- Relator(a)
- Ministro Herman Benjamin
- Órgão julgador
- Segunda Turma
- Data do julgamento
- 17/03/2016
- Data de publicação
- 31/05/2016
STJ – Acórdão, Rel. Ministro Herman Benjamin, Segunda Turma, j. 17/03/2016, p. 31/05/2016
PREVIDENCIÁRIO. PROCESSUAL CIVIL. REVISÃO DE BENEFÍCIO. PENSÃO POR MORTE. DECADÊNCIA. AUSÊNCIA DE OMISSÃO. ART. 535, II, DO CPC. 1. O recorrente sustenta que o art. 535, II, do CPC foi violado, mas deixa de apontar, de forma clara, o vício em que teria incorrido o acórdão impugnado.

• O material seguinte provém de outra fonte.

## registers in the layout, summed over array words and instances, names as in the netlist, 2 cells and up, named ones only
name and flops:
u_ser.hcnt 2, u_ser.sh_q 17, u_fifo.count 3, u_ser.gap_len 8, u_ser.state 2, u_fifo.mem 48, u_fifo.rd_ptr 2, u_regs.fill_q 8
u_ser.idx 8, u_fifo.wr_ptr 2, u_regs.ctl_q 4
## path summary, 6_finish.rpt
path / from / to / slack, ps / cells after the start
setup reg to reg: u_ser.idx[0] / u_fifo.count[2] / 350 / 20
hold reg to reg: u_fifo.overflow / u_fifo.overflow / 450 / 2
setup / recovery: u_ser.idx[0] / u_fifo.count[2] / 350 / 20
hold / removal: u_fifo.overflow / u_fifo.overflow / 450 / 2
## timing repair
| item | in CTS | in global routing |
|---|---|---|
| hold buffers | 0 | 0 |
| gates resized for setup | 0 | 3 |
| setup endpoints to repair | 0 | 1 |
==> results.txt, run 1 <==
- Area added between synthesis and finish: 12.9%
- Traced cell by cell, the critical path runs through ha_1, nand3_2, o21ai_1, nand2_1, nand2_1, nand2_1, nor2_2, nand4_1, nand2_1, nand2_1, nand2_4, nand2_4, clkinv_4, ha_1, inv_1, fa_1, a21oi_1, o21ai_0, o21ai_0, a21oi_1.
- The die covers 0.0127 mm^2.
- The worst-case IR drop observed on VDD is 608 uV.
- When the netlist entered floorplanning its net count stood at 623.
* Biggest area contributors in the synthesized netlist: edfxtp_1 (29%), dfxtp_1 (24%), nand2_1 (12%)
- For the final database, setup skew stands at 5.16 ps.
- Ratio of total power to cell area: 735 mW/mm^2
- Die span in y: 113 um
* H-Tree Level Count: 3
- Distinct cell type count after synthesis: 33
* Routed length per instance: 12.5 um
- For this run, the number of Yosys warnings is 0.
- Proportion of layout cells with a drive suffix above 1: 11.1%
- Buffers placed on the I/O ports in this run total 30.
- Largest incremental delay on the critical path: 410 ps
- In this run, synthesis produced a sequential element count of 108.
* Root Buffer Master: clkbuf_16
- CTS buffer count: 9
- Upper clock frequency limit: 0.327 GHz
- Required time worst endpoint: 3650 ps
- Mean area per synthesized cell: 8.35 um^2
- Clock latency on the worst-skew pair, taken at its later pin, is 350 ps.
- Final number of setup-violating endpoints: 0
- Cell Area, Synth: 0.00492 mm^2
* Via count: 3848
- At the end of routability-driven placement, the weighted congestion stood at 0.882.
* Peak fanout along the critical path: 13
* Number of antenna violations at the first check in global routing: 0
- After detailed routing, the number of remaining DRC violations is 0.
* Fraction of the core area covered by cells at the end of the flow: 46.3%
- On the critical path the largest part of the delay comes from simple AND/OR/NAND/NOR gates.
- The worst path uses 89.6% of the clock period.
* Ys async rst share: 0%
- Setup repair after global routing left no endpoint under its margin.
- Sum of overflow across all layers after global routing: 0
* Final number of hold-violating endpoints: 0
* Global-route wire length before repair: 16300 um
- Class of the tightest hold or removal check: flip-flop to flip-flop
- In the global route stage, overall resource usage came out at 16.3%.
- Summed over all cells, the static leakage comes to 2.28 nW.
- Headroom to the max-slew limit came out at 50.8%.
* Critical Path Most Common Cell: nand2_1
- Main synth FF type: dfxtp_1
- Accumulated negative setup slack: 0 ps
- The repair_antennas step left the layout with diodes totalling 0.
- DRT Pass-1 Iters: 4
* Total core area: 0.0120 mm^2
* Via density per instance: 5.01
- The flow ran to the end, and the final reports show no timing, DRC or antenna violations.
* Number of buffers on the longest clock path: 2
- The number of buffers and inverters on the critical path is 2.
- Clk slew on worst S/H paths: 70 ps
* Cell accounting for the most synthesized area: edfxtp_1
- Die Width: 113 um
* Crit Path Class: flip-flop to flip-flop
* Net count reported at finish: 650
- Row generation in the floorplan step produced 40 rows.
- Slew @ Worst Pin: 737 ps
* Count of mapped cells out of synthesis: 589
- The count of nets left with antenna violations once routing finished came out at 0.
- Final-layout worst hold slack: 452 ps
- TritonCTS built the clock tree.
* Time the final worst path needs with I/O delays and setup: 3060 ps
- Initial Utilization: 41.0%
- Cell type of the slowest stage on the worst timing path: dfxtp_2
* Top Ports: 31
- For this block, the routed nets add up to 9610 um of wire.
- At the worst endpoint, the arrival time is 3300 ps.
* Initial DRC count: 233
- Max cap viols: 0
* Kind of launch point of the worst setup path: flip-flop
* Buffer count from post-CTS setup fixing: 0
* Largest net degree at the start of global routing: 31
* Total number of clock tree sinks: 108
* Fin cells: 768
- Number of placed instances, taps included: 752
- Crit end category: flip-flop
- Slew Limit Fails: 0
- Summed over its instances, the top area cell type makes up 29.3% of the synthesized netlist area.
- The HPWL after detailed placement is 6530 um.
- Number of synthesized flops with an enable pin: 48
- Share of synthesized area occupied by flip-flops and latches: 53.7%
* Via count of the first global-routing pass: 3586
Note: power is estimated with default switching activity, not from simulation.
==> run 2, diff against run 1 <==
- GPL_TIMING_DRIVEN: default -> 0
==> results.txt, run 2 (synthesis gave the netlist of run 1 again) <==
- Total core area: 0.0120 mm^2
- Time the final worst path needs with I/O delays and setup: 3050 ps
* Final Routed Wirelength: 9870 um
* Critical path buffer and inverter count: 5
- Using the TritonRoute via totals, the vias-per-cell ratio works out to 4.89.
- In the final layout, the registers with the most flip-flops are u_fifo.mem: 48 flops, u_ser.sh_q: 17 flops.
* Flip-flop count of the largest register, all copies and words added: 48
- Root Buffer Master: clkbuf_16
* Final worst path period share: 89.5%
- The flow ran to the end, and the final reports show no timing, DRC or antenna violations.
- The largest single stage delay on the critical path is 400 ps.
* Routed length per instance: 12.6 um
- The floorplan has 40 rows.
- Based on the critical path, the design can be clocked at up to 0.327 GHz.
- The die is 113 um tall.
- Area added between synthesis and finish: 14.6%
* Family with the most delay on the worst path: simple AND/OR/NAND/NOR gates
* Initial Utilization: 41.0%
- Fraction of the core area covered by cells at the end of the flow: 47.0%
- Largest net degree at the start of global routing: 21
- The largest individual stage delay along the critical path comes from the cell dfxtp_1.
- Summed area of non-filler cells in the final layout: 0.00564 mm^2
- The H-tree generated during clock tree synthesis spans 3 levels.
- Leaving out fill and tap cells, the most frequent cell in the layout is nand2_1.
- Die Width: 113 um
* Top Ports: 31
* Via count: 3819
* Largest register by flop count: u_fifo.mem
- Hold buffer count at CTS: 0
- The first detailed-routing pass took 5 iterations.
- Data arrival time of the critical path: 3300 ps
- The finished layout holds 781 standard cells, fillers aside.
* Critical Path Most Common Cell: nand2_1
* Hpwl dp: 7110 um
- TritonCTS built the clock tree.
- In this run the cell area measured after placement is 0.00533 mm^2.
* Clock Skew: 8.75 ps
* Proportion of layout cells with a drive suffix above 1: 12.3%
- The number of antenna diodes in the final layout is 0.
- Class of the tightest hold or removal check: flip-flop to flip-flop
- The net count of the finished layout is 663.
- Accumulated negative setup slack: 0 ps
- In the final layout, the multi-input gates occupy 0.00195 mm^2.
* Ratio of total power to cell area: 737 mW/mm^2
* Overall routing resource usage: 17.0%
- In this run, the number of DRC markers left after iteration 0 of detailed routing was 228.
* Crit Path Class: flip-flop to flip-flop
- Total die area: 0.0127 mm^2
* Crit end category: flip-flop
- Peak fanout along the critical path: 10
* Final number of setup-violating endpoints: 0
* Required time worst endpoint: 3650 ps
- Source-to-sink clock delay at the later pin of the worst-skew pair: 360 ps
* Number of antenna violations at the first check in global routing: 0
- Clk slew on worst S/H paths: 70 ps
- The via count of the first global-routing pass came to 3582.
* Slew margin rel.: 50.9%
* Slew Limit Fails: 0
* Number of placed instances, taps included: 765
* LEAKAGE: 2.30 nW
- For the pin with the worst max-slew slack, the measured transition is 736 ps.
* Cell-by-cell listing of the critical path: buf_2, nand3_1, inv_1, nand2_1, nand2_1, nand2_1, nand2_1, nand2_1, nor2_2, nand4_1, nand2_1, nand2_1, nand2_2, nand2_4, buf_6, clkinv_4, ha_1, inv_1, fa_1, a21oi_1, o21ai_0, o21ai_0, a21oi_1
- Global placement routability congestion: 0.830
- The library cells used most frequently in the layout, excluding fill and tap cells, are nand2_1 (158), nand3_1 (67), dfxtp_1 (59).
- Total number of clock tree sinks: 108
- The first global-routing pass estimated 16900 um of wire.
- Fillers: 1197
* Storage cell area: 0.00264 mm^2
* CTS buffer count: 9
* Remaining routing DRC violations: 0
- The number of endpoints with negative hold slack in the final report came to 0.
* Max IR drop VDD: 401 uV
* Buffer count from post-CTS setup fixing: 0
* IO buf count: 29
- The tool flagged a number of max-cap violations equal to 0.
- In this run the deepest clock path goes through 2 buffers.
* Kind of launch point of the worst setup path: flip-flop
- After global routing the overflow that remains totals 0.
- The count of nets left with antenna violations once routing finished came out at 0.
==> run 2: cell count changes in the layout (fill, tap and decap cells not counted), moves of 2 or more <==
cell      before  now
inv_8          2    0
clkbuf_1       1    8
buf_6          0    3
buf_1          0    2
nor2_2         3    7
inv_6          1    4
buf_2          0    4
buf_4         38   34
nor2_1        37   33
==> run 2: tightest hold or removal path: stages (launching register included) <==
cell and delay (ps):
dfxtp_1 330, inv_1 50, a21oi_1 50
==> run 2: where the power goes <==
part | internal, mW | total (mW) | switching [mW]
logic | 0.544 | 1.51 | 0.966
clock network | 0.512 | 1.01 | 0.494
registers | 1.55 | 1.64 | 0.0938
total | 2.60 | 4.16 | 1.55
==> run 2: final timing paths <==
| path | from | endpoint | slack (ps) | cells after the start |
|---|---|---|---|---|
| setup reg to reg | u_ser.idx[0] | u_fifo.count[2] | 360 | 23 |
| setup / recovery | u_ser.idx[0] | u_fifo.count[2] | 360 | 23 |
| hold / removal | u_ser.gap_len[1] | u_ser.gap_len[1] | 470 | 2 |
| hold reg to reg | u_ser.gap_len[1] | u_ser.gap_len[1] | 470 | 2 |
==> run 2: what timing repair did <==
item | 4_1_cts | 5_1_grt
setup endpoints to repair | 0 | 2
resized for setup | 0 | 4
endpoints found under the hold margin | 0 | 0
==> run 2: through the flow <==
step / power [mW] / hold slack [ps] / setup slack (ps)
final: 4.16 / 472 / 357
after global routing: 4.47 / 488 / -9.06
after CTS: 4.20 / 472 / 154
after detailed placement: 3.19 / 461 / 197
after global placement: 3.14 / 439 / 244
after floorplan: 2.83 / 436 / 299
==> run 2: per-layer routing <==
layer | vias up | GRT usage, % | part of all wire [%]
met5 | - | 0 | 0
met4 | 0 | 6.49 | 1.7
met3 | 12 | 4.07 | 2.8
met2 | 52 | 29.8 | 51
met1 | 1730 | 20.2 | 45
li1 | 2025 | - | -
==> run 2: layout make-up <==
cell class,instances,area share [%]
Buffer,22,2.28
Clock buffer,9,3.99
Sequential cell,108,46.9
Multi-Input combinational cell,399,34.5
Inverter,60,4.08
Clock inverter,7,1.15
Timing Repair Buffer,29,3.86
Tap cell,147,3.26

Assim, é inviável o conhecimento do Recurso Especial nesse ponto, ante o óbice da Súmula 284/STF. 2. O início do prazo decadencial se deu após o deferimento da pensão por morte, em decorrência do princípio da actio nata, tendo em vista que apenas com o óbito do segurado adveio a legitimidade da parte recorrida para o pedido de revisão, já que, por óbvio, esta não era titular do benefício originário de seu marido, direito personalíssimo. 3. Em se tratando de benefício previdenciário, incide na hipótese de revisão do ato de concessão/indeferimento de benefício o disposto no art. 103 da Lei 8.213/1991: "É de dez anos o prazo de decadência de todo e qualquer direito ou ação do segurado ou beneficiário para a revisão do ato de concessão de benefício, a contar do dia primeiro do mês seguinte ao do recebimento da primeira prestação ou, quando for o caso, do dia em que tomar conhecimento da decisão indeferitória definitiva no âmbito administrativo". Como a concessão da pensão que a recorrida pretende ver recalculada se deu no dia 17.8.2008 e o ajuizamento da ação ocorreu em 8.9.2010, não houve a decadência do direito à revisão dos benefícios previdenciários. 4. Recurso Especial não provido. (REsp n. 1.571.465/RS, relator Ministro Herman Benjamin, Segunda Turma, julgado em 17/3/2016, DJe de 31/5/2016.)